Note every line in the entries that contains the string "typedef", and copy it.

==== INFORMATION PROVIDED

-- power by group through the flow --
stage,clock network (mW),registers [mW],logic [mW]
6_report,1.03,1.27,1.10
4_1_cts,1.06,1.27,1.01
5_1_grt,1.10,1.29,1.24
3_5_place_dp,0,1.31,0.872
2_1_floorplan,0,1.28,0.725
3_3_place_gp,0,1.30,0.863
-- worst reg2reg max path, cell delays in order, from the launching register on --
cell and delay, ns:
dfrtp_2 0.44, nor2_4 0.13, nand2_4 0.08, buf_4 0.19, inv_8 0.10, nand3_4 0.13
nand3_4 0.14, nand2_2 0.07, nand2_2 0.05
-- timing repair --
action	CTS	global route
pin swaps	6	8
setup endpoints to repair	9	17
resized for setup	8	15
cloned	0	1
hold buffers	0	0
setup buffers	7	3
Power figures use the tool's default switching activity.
File: src/rtl/player_action.sv
// Player-side melee/camouflage controller: frame-tick driven attack and camo FSMs,
// grace-timed game-over detection and a saturating kill counter for the HUD.
module player_action #(
  parameter logic [7:0]  KEY_ATTACK     = 8'h0D,
  parameter logic [7:0]  KEY_CAMO       = 8'h0E,
  parameter int unsigned WINDUP_FRAMES  = 4,
  parameter int unsigned ACTIVE_FRAMES  = 6,
  parameter int unsigned RECOVER_FRAMES = 10,
  parameter int unsigned CAMO_FRAMES    = 180,
  parameter int unsigned COOL_FRAMES    = 300,
  parameter int unsigned GRACE_FRAMES   = 30
) (
  input  logic       Clk,
  input  logic       Reset,
  input  logic       frame_clk,
  input  logic [7:0] keycode,
  input  logic       detect,
  input  logic       enemy1_alive,
  output logic       hit,
  output logic       camo,
  output logic       attack_busy,
  output logic       camo_ready,
  output logic [8:0] camo_frames,
  output logic       alert,
  output logic       game_over,
  output logic [3:0] kill_count
);

  typedef enum logic [1:0] {AtkIdle, AtkWindup, AtkActive, AtkRecover} atk_e;
  typedef enum logic [1:0] {CamoReady, CamoOn, CamoCool} camo_e;

  atk_e        atk_q, atk_d;
  camo_e       cst_q, cst_d;
  logic [5:0]  acnt_q, acnt_d;
  logic [8:0]  ccnt_q, ccnt_d;
  logic [5:0]  gcnt_q, gcnt_d;
  logic        go_q, go_d;
  logic [3:0]  kill_q, kill_d;
  logic        fd_q, tick_q;
  logic        atk_prev_q, cam_prev_q, alive_q;
  logic        hit_q, camo_q, busy_q, ready_q, alert_q;
  logic [8:0]  frames_q;

  logic atk_now, cam_now, atk_go, cam_go, grace;

  assign atk_now = (keycode == KEY_ATTACK);
  assign cam_now = (keycode == KEY_CAMO);
  // Attack has priority over a simultaneous camo press.
  assign atk_go  = atk_now & ~atk_prev_q & ~go_q & (atk_q == AtkIdle);
  assign cam_go  = cam_now & ~cam_prev_q & ~go_q & (cst_q == CamoReady) & ~atk_go;
  assign grace   = detect & enemy1_alive & ~go_q;

  always_comb begin
    atk_d  = atk_q;
    acnt_d = acnt_q;
    cst_d  = cst_q;
    ccnt_d = ccnt_q;
    kill_d = kill_q;
    gcnt_d = grace ? gcnt_q + 6'd1 : 6'd0;
    go_d   = go_q | (grace & (gcnt_q == 6'(GRACE_FRAMES - 1)));
    if (go_q) begin
      atk_d  = AtkIdle;
      acnt_d = '0;
      cst_d  = CamoReady;
      ccnt_d = '0;
    end else begin
      unique case (atk_q)
        AtkIdle: begin
          if (atk_go) begin
            atk_d  = AtkWindup;
            acnt_d = 6'(WINDUP_FRAMES - 1);
          end
        end
        AtkWindup: begin
          if (acnt_q == '0) begin
            atk_d  = AtkActive;
            acnt_d = 6'(ACTIVE_FRAMES - 1);
          end else acnt_d = acnt_q - 6'd1;
        end
        AtkActive: begin
          if (acnt_q == '0) begin
            atk_d  = AtkRecover;
            acnt_d = 6'(RECOVER_FRAMES - 1);
          end else acnt_d = acnt_q - 6'd1;
        end
        AtkRecover: begin
          if (acnt_q == '0) atk_d = AtkIdle;
          else acnt_d = acnt_q - 6'd1;
        end
      endcase

      unique case (cst_q)
        CamoReady: begin
          if (cam_go) begin
            cst_d  = CamoOn;
            ccnt_d = 9'(CAMO_FRAMES - 1);
          end
        end
        CamoOn: begin
          // Attacking breaks camouflage straight into cooldown.
          if (atk_go || ccnt_q == '0) begin
            cst_d  = CamoCool;
            ccnt_d = 9'(COOL_FRAMES - 1);
          end else ccnt_d = ccnt_q - 9'd1;
        end
        CamoCool: begin
          if (ccnt_q == '0) cst_d = CamoReady;
          else ccnt_d = ccnt_q - 9'd1;
        end
        default: begin
          cst_d  = CamoReady;
          ccnt_d = '0;
        end
      endcase

      if (alive_q && !enemy1_alive && (atk_q == AtkActive || atk_q == AtkRecover) &&
          kill_q != 4'hF) begin
        kill_d = kill_q + 4'd1;
      end
    end
  end

  always_ff @(posedge Clk or negedge Reset) begin
    if (!Reset) begin
      atk_q      <= AtkIdle;
      cst_q      <= CamoReady;
      acnt_q     <= '0;
      ccnt_q     <= '0;
      gcnt_q     <= '0;
      go_q       <= 1'b0;
      kill_q     <= '0;
      fd_q       <= 1'b0;
      tick_q     <= 1'b0;
      atk_prev_q <= 1'b0;
      cam_prev_q <= 1'b0;
      alive_q    <= 1'b0;
      hit_q      <= 1'b0;
      camo_q     <= 1'b0;
      busy_q     <= 1'b0;
      ready_q    <= 1'b1;
      frames_q   <= '0;
      alert_q    <= 1'b0;
    end else begin
      fd_q    <= frame_clk;
      tick_q  <= frame_clk & ~fd_q;
      alert_q <= detect;
      if (tick_q) begin
        atk_q      <= atk_d;
        cst_q      <= cst_d;
        acnt_q     <= acnt_d;
        ccnt_q     <= ccnt_d;
        gcnt_q     <= gcnt_d;
        go_q       <= go_d;
        kill_q     <= kill_d;
        atk_prev_q <= atk_now;
        cam_prev_q <= cam_now;
        alive_q    <= enemy1_alive;
        // Status outputs present the state held during the previous frame.
        hit_q      <= (atk_q == AtkActive) & ~go_q;
        camo_q     <= (cst_q == CamoOn) & ~go_q;
        busy_q     <= (atk_q != AtkIdle);
        ready_q    <= (cst_q == CamoReady);
        frames_q   <= ccnt_q;
      end
    end
  end

  assign hit         = hit_q & ~go_q;
  assign camo        = camo_q & ~go_q;
  assign attack_busy = busy_q;
  assign camo_ready  = ready_q;
  assign camo_frames = frames_q;
  assign alert       = alert_q;
  assign game_over   = go_q;
  assign kill_count  = kill_q;

endmodule

File: config.mk
export PLATFORM = sky130hd
export DESIGN_NAME = player_action
export DESIGN_NICKNAME = d
export VERILOG_FILES = /design/src/rtl/player_action.sv
export SDC_FILE = /design/constraint.sdc
export NUM_CORES = 1
export LEC_CHECK = 0
export BUFFER_PORTS_ARGS = -buffer_cell sky130_fd_sc_hd__buf_2
export CORE_MARGIN = 8
export CORE_UTILIZATION = 30
export DETAILED_ROUTE_END_ITERATION = 10
export PLACE_DENSITY = 0.46
export SKIP_CTS_REPAIR_TIMING = 1
export SYNTH_ARGS = -nofsm -noshare
export SYNTH_HDL_FRONTEND = slang
export SYNTH_SLANG_ARGS = --single-unit
export TNS_END_PERCENT = 10
File: constraint.sdc
create_clock -name Clk -period 5.7 [get_ports Clk]
set_clock_uncertainty 0.15 [all_clocks]
set_input_delay 1.71 -clock Clk [delete_from_list [all_inputs] [get_ports Clk]]
set_output_delay 1.71 -clock Clk [all_outputs]
set_load 0.02 [all_outputs]
Word level (Yosys, flattened, before mapping)
Cells that the tools add are included.
{ "word_totals": {"inputBits": 13, "ff_bits": 49} }
{ "classes": {"n_mux": 23, "n_eq_ne": 18, "n_addsub": 4, "reduce_logical": 16, "n_bitwise": 21} }
{ "ops": {"columns": ["operator", "n"], "rows": [
  ["two-way mux 6 bit", 6],
  ["two-way mux 9 bit", 4],
  ["inequality test 3 bit, second input constant", 9],
  ["case mux 9 bit (3 select lines)", 1],
  ["case mux 6 bit (4 select lines)", 1],
  ["two-way mux 2 bit", 9],
  ["equality test 8 x 4 -> 1 bit, second input constant", 2],
  ["bitwise AND 1 bit", 15],
  ["zero test 9 bit", 1],
  ["AND reduction 3 bit", 3],
  ["subtractor 9 x 1 -> 9 bit, second input constant", 1],
  ["case mux 2 bit (4 select lines)", 1],
  ["adder 6 x 1 -> 6 bit, second input constant", 1],
  ["equality test 2 bit, second input constant", 3],
  ["equality test 6 x 5 -> 1 bit, second input constant", 1],
  ["zero test 6 bit", 1],
  ["case mux 2 bit (3 select lines)", 1],
  ["subtractor 6 x 1 -> 6 bit, second input constant", 1],
  ["inverter 1 bit", 5],
  ["AND reduction 5 bit", 1],
  ["adder 4 x 1 -> 4 bit, second input constant", 1],
  ["equality test 2 x 1 -> 1 bit, second input constant", 2],
  ["zero test 2 bit", 2],
  ["inequality test 4 bit, second input constant", 1],
  ["other kinds (6)", 9]
]} }

Logic depth before layout (Yosys ltp)
{ "depth": {"word_depth": 9, "mapped_depth": 7, "ltp_nobuf": 7} }

Least setup slack after synthesis
No wires, ideal clock.
{ "synth_path": {"kind": "input to register", "start": "in keycode[5]", "end": "reg ccnt_q[4]", "t_arrival_ps": 2942, "required_ps": 5463, "setup_ps": 87, "path_buffers": 1, "setup_slack_ps": 2521, "cell_stages": 6, "path_cell_list": "nor4bb_1 buf_4 a311o_2 nand2_1 or4b_1 o211ai_1"} }
{ "synth_between": {"elab_chain_cells": 8, "word_cells_on_any_way": 16, "classes_between": "eq/ne: 3; mux: 3; bitwise: 8; reduce/logical: 2"} }
{ "synth_rtl": {"columns": ["element", "line", "rtl"], "rows": [
  ["start: declaration", "16", "input logic [7:0] keycode,"],
  ["equality test 8 x 4 -> 1 bit", "46", "assign atk_now = (keycode == KEY_ATTACK);"],
  ["bitwise AND 1 bit (3 in a row)", "49", "assign atk_go = atk_now & ~atk_prev_q & ~go_q & (atk_q == AtkIdle);"],
  ["logical OR 1 bit or inverter 1 bit (tied branches)", "101, 50", null],
  ["two-way mux 9 bit or bitwise AND 1 bit (tied branches)", "101, 50", null],
  ["case mux 9 bit (3 select lines) or inequality test 3 bit (tied branches)", null, null],
  ["two-way mux 9 bit or AND reduction 3 bit (tied branches)", null, null],
  ["end signal: assignment", "151", "ccnt_q <= ccnt_d;"],
  ["end: declaration", "35", "logic [8:0] ccnt_q, ccnt_d;"]
]} }
Parallel ways exist; a longest one is shown, timed or not.
A chain may end at the register's enable or synchronous reset.

Final worst setup path
{ "layout_path": {"start": "in keycode[1]", "end": "reg ccnt_q[6]"} }
The elaborated chain is that of the path after synthesis.

==> metrics.yaml <==
clock_network:
  cts_sinks: 49
  cts_buffers: 5
  cts-htree-levels: 2
  clkTransAtPathRegs_ns: 0.11
  cts_buffer_depth: 2
  root_buffer: "clkbuf_8"
  cts_tree: "built"
  clk_latency_ns: 0.30
cells_and_area:
  diodes: 0
  layout_common_cells: "48 x dfrtp_1, 31 x buf_2, 19 x inv_1"
  fin_area_mm2: 0.00308
  drive_above_1_share_pct: 25.4
  layout.nets: 314
  final_common_cell: "dfrtp_1"
  instances_no_fill: 399
  area_growth_pct: 13.9
worst_hold_path:
  holdPathStages: 1
  hold_path_class: "reg2reg"
sta:
  slew_viol_final: 0
  fmax_mhz: 317
  fin_crit_sh_pct: 55.4
  min_period_ns: 3.16
  grt_setup_unrepaired: "no"
  timing.final.ws_setup_ns: 2.54
  worstMarginPinSlew_ns: 0.638
  slew_headroom_pct: 57.5
  setup_viol: 0
  hold_viol_final: 0
  setup_tns_ns: 0
placement:
  routabilityCongestion: 0.823
  dpl.hpwl_mm: 4.37
  port_buffers: 31
  place_inst: 391
  place_area_mm2: 0.00298
  place_ws_ns: 2.21
pwr:
  seqPwrFrac_pct: 57.8
  total_power_uw: 608
  switchingPower_uw: 146
  swShare_pct: 24.0
  pwr_density_cell_mw_per_mm2: 197
  p_leak_uw: 0.00138
  clockPowerShare_pct: 37.3
  ir_drop_v: 0.0000847
  power.internal_uw: 462
  p_comb_share_pct: 5.0
logic_synthesis:
  synth_top_area_cell: "dfrtp_1"
  synth_cell_types: 60
  async_reset_ff_share_pct: 100
  synth_top_area_share_pct: 44.5
  synth_seq_cells: 49
  synth_area_leaders: "dfrtp_1 44%, mux2_2 5.4%, ha_1 5.1%, o21ai_0 3.0%, inv_1 2.6%"
  netlist_area_mm2: 0.00270
  synth-edff-count: 0
  synth-main-ff-cell: "dfrtp_1"
  synth_cells: 257
  synth.avg_cell_area_um2: 10.5
  synth_seq_area_share_pct: 45.4
  syn_nets: 281
  ys_warn_count: 0
critical_path:
  cp_data_arrival_time_ns: 3.19
  crit_fanout: 5
  worstPathRequired_ns: 5.74
  cp-end-kind: "flop"
  path_cells: "buf_2 -> nor4b_2 -> nand4b_1 -> a31oi_2 -> a2bb2oi_1 -> o31ai_1"
  critPathLaunchType: "input pin"
  reg2reg_depth: 7
  slowest_delay_ns: 0.47
  critical_path_class: "in2reg"
  crit_path_top_delay_cell: "nor4b_2"
floorplanning:
  die_h_um: 111
  boundaryPins: 32
  core_mm2: 0.00872
  initial_utilization_pct: 31.0
  die_area_mm2: 0.0123
  die_w_um: 111
  rows: 34
drt:
  ant_nets: 0
  drtIter0Drc: 83
  avgViaCountPerCell: 5.15
  routedWlPerCell_um: 15.2
  routed_wl_mm: 6.06
  first_pass_iters: 4
  drc: 0
  vias: 2055
global_route:
  antenna_found_initial: 0
  first_global_vias: 2082
  grt_overflow: 0
  grt_max_degree: 50
  grt_usage_pct: 10.1
  grt_pass1_wl_mm: 10.6
run:
  maxCapViolations: 0
status:
  outcome: "finished, final reports clean"
-- registers in the layout (all words and copies together), names as in the netlist --
| signal | flops |
|---|---|
| camo_ready | 1 |
| kill_count | 4 |
| attack_busy | 1 |
| gcnt_q | 6 |
| cst_q | 2 |
| fd_q | 1 |
| cam_prev_q | 1 |
| acnt_q | 6 |
| atk_prev_q | 1 |
| tick_q | 1 |
| camo_q | 1 |
| atk_q | 2 |
| camo_frames | 9 |
| game_over | 1 |
| alert | 1 |
| ccnt_q | 9 |
| alive_q | 1 |
| hit_q | 1 |
-- through the flow --
| stage | util (%) | hold slack, ns |
|---|---|---|
| after global routing | 35.3 | 0.266 |
| after CTS | 35.3 | 0.247 |
| after detailed placement | 34.1 | 0.232 |
| after global placement | 34.1 | 0.234 |
| after floorplan | - | 0.228 |
| final | 35.3 | 0.245 |
-- layer usage --
metal	track usage (%)	part of all wire, %	routed length [µm]
met1	13.9	52	3130
met2	14.8	43	2610
met3	2.71	4.2	254
met4	2.88	1.1	64
met5	0	0	0
-- worst paths after layout --
| kind | from | to | slack (ns) |
|---|---|---|---|
| max reg2reg | ccnt_q[0] | ccnt_q[8] | 3.31 |
| max | keycode[1] | ccnt_q[6] | 2.54 |
| min | fd_q | tick_q | 0.24 |
| min reg2reg | fd_q | tick_q | 0.24 |
| max in group asynchronous | Reset | cst_q[1] | 3.61 |
| min in group asynchronous | Reset | camo_frames[4] | 1.35 |
-- cell usage after synthesis, types with 2 or more instances --
cell type,number
mux2_2,13
nor4_1,2
o2bb2ai_1,3
a21oi_1,6
nand2b_1,3
or3_1,2
ha_1,11
nor3_1,7
o21bai_1,6
a31o_2,2
a32oi_1,3
clkbuf_1,3
mux2i_1,2
o22ai_1,4
nand3_1,11
dfrtp_1,48
nand2_1,17
a31oi_1,3
nor4b_2,3
and3_1,2
a21o_1,3
a22o_1,8
nor3b_1,5
nor2_1,9
o21ai_0,16
buf_2,3
nor2b_1,3
nand4_1,2
inv_1,19
xor2_1,2
o31ai_1,3
o21ai_1,4
xnor2_1,2
-- logic make-up after synthesis --
kind of cell    count (synthesis)  synth area share [%]
buf+inv                        27                  4.03
compound gates                 73                  20.3
simple gates                   78                  17.7
fa+ha+maj                      11                  5.09
mux                            15                  6.16
xor+xnor                        4                  1.30
flops                          49                  45.4
-- critical path, delay by kind of cell --
| kind | cells | cell delay, ns |
|---|---|---|
| buf+inv | 1 | 0.11 |
| simple gates | 2 | 0.78 |
| compound gates | 3 | 0.58 |
-- final cells by class --
class	count	area (µm²)
Fill cell	868	5640
Multi-Input combinational cell	181	1370
Sequential cell	49	1230
Timing Repair Buffer	34	178
Tap cell	108	135
Clock buffer	6	82.6
Inverter	19	71.3
Clock inverter	2	17.5
-- power groups by stage --
stage / combinational [µW] / clock, µW / sequential, µW
2_1_floorplan: 14.1 / 0 / 358
3_3_place_gp: 30.7 / 0 / 358
3_5_place_dp: 31.4 / 0 / 358
4_1_cts: 31.5 / 237 / 351
5_1_grt: 34.5 / 250 / 352
6_report: 30.3 / 226 / 351
(Power assumes the default switching activity.)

========

## WRITTEN RESPONSE:
  typedef enum logic [1:0] {AtkIdle, AtkWindup, AtkActive, AtkRecover} atk_e;
  typedef enum logic [1:0] {CamoReady, CamoOn, CamoCool} camo_e;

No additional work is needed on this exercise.